BEGIN Records to use

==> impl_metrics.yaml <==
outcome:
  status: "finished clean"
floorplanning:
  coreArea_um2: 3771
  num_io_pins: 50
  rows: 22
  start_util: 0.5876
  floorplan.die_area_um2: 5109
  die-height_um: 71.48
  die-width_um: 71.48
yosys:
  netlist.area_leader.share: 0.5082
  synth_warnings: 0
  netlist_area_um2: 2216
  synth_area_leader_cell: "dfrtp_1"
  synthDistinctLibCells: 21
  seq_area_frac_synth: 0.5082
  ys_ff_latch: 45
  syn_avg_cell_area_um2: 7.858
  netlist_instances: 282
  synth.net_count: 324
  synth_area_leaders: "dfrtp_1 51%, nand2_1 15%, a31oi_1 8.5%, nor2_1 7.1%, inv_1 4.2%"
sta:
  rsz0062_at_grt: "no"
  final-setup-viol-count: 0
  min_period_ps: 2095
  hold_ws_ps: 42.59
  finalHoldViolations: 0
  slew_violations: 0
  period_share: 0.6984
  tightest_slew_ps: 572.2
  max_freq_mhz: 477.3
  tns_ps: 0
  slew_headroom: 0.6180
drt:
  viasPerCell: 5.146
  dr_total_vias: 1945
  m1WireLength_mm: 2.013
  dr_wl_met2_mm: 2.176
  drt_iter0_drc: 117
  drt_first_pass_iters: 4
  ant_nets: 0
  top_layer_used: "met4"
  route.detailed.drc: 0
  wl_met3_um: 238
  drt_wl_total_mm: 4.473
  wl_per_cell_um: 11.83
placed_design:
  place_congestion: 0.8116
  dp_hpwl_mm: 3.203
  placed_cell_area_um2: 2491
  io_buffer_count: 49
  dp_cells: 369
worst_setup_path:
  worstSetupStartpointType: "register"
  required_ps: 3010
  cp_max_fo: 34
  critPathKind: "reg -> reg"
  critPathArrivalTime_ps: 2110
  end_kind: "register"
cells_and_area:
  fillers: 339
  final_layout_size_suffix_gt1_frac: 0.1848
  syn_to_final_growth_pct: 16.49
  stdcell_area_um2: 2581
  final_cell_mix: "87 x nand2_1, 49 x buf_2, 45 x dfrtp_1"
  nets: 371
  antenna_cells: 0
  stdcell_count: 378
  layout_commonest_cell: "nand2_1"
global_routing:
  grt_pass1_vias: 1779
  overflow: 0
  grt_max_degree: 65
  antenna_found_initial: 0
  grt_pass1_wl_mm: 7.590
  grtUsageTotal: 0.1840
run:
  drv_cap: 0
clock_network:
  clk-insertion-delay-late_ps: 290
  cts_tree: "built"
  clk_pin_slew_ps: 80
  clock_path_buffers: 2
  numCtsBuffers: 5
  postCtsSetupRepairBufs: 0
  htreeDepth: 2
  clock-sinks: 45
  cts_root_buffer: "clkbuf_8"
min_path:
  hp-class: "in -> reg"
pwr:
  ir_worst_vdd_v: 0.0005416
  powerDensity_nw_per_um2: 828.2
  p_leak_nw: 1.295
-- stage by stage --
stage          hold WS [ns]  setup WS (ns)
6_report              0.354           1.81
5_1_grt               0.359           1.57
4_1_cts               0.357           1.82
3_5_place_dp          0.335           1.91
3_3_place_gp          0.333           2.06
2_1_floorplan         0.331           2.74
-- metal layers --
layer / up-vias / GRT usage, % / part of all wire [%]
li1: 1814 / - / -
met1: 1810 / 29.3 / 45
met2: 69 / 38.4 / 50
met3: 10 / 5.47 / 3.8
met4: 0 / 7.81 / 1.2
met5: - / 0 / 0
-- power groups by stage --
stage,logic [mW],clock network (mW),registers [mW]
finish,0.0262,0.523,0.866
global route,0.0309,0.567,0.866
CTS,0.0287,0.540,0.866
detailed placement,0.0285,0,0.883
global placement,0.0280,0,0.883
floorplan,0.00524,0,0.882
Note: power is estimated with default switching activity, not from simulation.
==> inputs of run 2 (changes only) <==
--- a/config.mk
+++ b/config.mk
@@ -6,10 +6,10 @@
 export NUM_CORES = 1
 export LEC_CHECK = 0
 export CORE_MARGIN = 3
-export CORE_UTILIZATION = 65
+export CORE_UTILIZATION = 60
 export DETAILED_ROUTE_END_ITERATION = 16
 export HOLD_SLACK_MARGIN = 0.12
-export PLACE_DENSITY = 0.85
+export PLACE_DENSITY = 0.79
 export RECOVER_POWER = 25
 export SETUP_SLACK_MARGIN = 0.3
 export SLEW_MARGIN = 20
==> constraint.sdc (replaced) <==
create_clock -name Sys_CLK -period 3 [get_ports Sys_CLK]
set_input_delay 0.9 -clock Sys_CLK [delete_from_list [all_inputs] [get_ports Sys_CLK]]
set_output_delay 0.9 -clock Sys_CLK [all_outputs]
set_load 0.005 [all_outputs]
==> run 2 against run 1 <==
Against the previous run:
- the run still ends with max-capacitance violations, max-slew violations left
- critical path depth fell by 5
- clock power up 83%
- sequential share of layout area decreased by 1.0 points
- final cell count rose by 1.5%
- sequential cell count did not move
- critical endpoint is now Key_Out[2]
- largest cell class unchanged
===== config.mk =====
export PLATFORM = sky130hd
export DESIGN_NAME = hsid_sq_df_sched
export DESIGN_NICKNAME = d
export VERILOG_FILES = /design/src/rtl/hsid_sq_df_sched.sv
export SDC_FILE = /design/constraint.sdc
export NUM_CORES = 1
export LEC_CHECK = 0
export ABC_AREA = 0
export CAP_MARGIN = 0
export CELL_PAD_IN_SITES_DETAIL_PLACEMENT = 0
export CELL_PAD_IN_SITES_GLOBAL_PLACEMENT = 1
export CORE_ASPECT_RATIO = 1.75
export CORE_MARGIN = 2
export CORE_UTILIZATION = 38
export CTS_CLUSTER_SIZE = 40
export DETAILED_ROUTE_END_ITERATION = 10
export HOLD_SLACK_MARGIN = 0.02
export PLACE_DENSITY = 0.88
export SLEW_MARGIN = 10
export SYNTH_ARGS = -nofsm -noshare
export SYNTH_HDL_FRONTEND = slang
export SYNTH_SLANG_ARGS = --single-unit

===== constraint.sdc =====
create_clock -name clk -period 7 [get_ports clk]
set_input_delay 2.1 -clock clk [delete_from_list [all_inputs] [get_ports clk]]
set_output_delay 2.1 -clock clk [all_outputs]
set_load 0.005 [all_outputs]
`config.mk`:
```
export PLATFORM = sky130hd
export DESIGN_NAME = tta_fetch_queue_flat
export DESIGN_NICKNAME = d
export VERILOG_FILES = /design/src/rtl/tta_fetch_queue_if.sv /design/src/rtl/tta_fetch_queue.sv /design/src/flat_wrapper.sv
export SDC_FILE = /design/constraint.sdc
export NUM_CORES = 1
export LEC_CHECK = 0
export CAP_MARGIN = 5
export CORE_MARGIN = 2
export CORE_UTILIZATION = 60
export DETAILED_ROUTE_END_ITERATION = 10
export PLACE_DENSITY = 0.84
export SYNTH_ARGS = -nofsm -noshare
export SYNTH_HDL_FRONTEND = slang
export SYNTH_SLANG_ARGS = --single-unit
```
`constraint.sdc`:
```
create_clock -name clk_i -period 7.6 [get_ports clk_i]
set_input_delay 1.52 -clock clk_i [delete_from_list [all_inputs] [get_ports clk_i]]
set_output_delay 1.52 -clock clk_i [all_outputs]
set_load 0.01 [all_outputs]
```
File: src/rtl/shift_rows_pkg.sv
// Shared constants and helpers for the ShiftRows / InvShiftRows stage.
// SHIFT_ROWS_SKID_EN selects the two-entry skid variant of shift_rows_pipe.
package shift_rows_pkg;

  localparam logic [1:0] MODE_FWD = 2'b00;
  localparam logic [1:0] MODE_INV = 2'b01;
  localparam logic [1:0] MODE_BYP = 2'b10;

  typedef enum logic [1:0] {
    ST_EMPTY = 2'd0,
    ST_ONE   = 2'd1,
    ST_TWO   = 2'd2
  } state_e;

  function automatic bit nb_legal(input int unsigned nb);
    return (nb == 4) || (nb == 6) || (nb == 8);
  endfunction

  // Row shift offset Cr; the wide block skips offset 2 on rows 2 and 3.
  function automatic int unsigned shift_off(input int unsigned nb, input int unsigned r);
    if ((nb == 8) && (r >= 2)) return r + 1;
    return r;
  endfunction

endpackage

File: src/rtl/shift_rows_perm.sv
// Combinational ShiftRows / InvShiftRows / bypass byte permutation.
// Byte k = r + 4c sits at bits [W-1-8k -: 8].
module shift_rows_perm
  import shift_rows_pkg::*;
#(
  parameter int unsigned NB = 4
) (
  input  logic [32*NB-1:0] state_in,
  input  logic [1:0]       mode,
  output logic [32*NB-1:0] state_out
);

  localparam int unsigned W = 32 * NB;

  if (!nb_legal(NB)) begin : g_bad_nb
    $error("shift_rows_perm: NB must be 4, 6 or 8");
  end

  for (genvar c = 0; c < NB; c++) begin : g_col
    for (genvar r = 0; r < 4; r++) begin : g_row
      localparam int unsigned CR = shift_off(NB, r);
      localparam int unsigned KD = r + 4 * c;
      localparam int unsigned KF = r + 4 * ((c + CR) % NB);
      localparam int unsigned KI = r + 4 * ((c + NB - CR) % NB);

      assign state_out[W-1-8*KD -: 8] =
        (mode == MODE_FWD) ? state_in[W-1-8*KF -: 8] :
        (mode == MODE_INV) ? state_in[W-1-8*KI -: 8] :
                             state_in[W-1-8*KD -: 8];
    end
  end

endmodule

File: src/rtl/shift_rows_pipe.sv
// Registered ShiftRows stage with valid/ready handshake and saturating beat counter.
// Define SHIFT_ROWS_SKID_EN for the skid variant with a registered in_ready.
module shift_rows_pipe
  import shift_rows_pkg::*;
#(
  parameter int unsigned NB = 4
) (
  input  logic              clk,
  input  logic              rst,
  input  logic              in_valid,
  output logic              in_ready,
  input  logic [32*NB-1:0]  in_data,
  input  logic [1:0]        in_mode,
  output logic              out_valid,
  input  logic              out_ready,
  output logic [32*NB-1:0]  out_data,
  output logic [15:0]       beat_cnt
);

  localparam int unsigned W = 32 * NB;

  logic [W-1:0] perm_data;
  logic         in_xfer;
  logic         out_xfer;

  shift_rows_perm #(.NB(NB)) u_perm (
    .state_in  (in_data),
    .mode      (in_mode),
    .state_out (perm_data)
  );

  assign in_xfer  = in_valid && in_ready;
  assign out_xfer = out_valid && out_ready;

`ifdef SHIFT_ROWS_SKID_EN
  state_e       state;
  logic [W-1:0] skid_data;

  // Output register plus skid entry; in_ready is a flop so out_ready never reaches it combinationally.
  always_ff @(posedge clk) begin
    if (rst) begin
      state     <= ST_EMPTY;
      out_valid <= 1'b0;
      out_data  <= '0;
      skid_data <= '0;
      in_ready  <= 1'b1;
    end else begin
      unique case (state)
        ST_EMPTY: begin
          if (in_xfer) begin
            out_data  <= perm_data;
            out_valid <= 1'b1;
            state     <= ST_ONE;
          end
        end
        ST_ONE: begin
          if (in_xfer && out_xfer) begin
            out_data <= perm_data;
          end else if (in_xfer) begin
            skid_data <= perm_data;
            in_ready  <= 1'b0;
            state     <= ST_TWO;
          end else if (out_xfer) begin
            out_valid <= 1'b0;
            state     <= ST_EMPTY;
          end
        end
        ST_TWO: begin
          if (out_xfer) begin
            out_data <= skid_data;
            in_ready <= 1'b1;
            state    <= ST_ONE;
          end
        end
        default: begin
          state     <= ST_EMPTY;
          out_valid <= 1'b0;
          in_ready  <= 1'b1;
        end
      endcase
    end
  end
`else
  // Single output register; out_valid doubles as the EMPTY/ONE state.
  assign in_ready = !out_valid || out_ready;

  always_ff @(posedge clk) begin
    if (rst) begin
      out_valid <= 1'b0;
      out_data  <= '0;
    end else if (in_xfer) begin
      out_data  <= perm_data;
      out_valid <= 1'b1;
    end else if (out_xfer) begin
      out_valid <= 1'b0;
    end
  end
`endif

  always_ff @(posedge clk) begin
    if (rst) begin
      beat_cnt <= 16'd0;
    end else if (out_xfer && (beat_cnt != 16'hFFFF)) begin
      beat_cnt <= beat_cnt + 16'd1;
    end
  end

endmodule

END Records to use

> Assignment
Only the lines above from the one with "met3: 10 / 5.47 / 3.8" through the one with "-export PLACE_DENSITY = 0.85" should be duplicated, character for character.

> Answer section
met3: 10 / 5.47 / 3.8
met4: 0 / 7.81 / 1.2
met5: - / 0 / 0
-- power groups by stage --
stage,logic [mW],clock network (mW),registers [mW]
finish,0.0262,0.523,0.866
global route,0.0309,0.567,0.866
CTS,0.0287,0.540,0.866
detailed placement,0.0285,0,0.883
global placement,0.0280,0,0.883
floorplan,0.00524,0,0.882
Note: power is estimated with default switching activity, not from simulation.
==> inputs of run 2 (changes only) <==
--- a/config.mk
+++ b/config.mk
@@ -6,10 +6,10 @@
 export NUM_CORES = 1
 export LEC_CHECK = 0
 export CORE_MARGIN = 3
-export CORE_UTILIZATION = 65
+export CORE_UTILIZATION = 60
 export DETAILED_ROUTE_END_ITERATION = 16
 export HOLD_SLACK_MARGIN = 0.12
-export PLACE_DENSITY = 0.85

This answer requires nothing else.